Whole genome sequencing is a novel diagnostic tool used to identify deep intronic regions with known pathogenic variants by sequencing the entire human genome. Approximately 10% of known pathogenic disease causing variants are outside the exon boundaries, which are undetected using whole exome sequencing (WES)1,2. The MNGenome can detect all nuclear sequencing variants and missing or duplicated genetic information from small indels to large copy number variations. In addition, MNG completely assess the mitochondrial genome for any changes in sequencing, depletion, deletion, and heteroplasmy. The novel aspect of the MNGenome® has the ability to detect repeat expansions across all known pathogenic loci. It provides a comprehensive approach to a diagnosis of genetic disorders and can assist in ending a patients’ diagnostic odyssey.

The MNGenome can be used if other methods such as WES and chromosomal microarray failed to provide diagnostic or prognostic insight into a patient’s condition, or suggest a therapeutic approach. Whole genome sequencing will increase the probability of a correct diagnosis and suitable treatment options.
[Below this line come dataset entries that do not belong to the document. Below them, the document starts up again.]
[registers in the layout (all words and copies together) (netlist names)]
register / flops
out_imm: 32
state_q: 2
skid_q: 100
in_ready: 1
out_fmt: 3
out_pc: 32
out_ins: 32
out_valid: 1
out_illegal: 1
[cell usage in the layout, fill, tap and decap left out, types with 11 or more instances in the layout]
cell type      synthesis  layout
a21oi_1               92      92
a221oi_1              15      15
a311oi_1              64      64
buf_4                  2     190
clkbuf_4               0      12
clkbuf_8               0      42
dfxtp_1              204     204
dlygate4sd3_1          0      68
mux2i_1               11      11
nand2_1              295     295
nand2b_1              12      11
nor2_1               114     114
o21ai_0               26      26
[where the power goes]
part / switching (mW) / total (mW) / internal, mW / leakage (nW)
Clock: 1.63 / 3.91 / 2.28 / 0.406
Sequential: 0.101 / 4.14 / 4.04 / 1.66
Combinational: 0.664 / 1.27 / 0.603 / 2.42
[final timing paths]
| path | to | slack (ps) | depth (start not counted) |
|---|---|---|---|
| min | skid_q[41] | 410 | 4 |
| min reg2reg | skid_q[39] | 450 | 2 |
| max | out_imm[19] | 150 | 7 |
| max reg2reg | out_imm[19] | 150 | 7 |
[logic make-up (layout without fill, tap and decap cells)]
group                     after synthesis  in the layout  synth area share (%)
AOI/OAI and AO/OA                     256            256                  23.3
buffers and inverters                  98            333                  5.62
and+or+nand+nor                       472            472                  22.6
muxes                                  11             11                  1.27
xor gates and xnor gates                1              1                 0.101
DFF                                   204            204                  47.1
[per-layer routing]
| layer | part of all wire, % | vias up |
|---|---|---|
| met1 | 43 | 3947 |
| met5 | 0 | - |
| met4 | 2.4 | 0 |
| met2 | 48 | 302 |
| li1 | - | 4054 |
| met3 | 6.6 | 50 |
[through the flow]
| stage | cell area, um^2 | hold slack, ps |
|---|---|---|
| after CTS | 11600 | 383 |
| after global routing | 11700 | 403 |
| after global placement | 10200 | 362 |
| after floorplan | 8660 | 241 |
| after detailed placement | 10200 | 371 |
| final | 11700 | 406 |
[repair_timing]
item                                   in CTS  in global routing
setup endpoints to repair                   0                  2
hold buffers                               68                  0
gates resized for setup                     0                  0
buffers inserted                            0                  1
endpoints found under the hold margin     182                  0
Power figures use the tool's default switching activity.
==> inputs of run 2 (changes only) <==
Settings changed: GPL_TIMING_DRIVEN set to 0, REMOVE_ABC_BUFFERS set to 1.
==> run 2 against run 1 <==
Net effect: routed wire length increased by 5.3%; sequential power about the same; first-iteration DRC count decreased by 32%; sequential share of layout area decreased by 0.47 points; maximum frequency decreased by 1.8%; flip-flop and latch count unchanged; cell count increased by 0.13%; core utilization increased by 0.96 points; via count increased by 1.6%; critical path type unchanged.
MNG prefers that MNGenome samples are sent as trios to allow for better variant classification and actionable reports, but we do accept proband only testing.

Methodology and Technology of the MNGenome includes:

  • >99% of mappable regions of the genome are sequenced at >30X coverage
  • Pathogenic SNV detection across the entire genome
  • Mitochondrial sequencing, depletion, and deletion analysis with heteroplasmy assessment
  • Single nucleotide resolution copy number analysis with junction identification
  • Uniparental disomy detection
  • Repeat expansion screening with confirmation by alternative technology where applicable
  • Turnaround time of 6-8 weeks
Genome
  1. MNG Laboratories internal study. Variants outside of Whole Exome Sequencing capture.
  2. Meienberg J, Bruggmann R, Oexle K, Matyas G. Clinical sequencing: is WGS the better WES? Human Genetics. 2016;135(3):359-362. doi:10.1007/s00439-015-1631-9.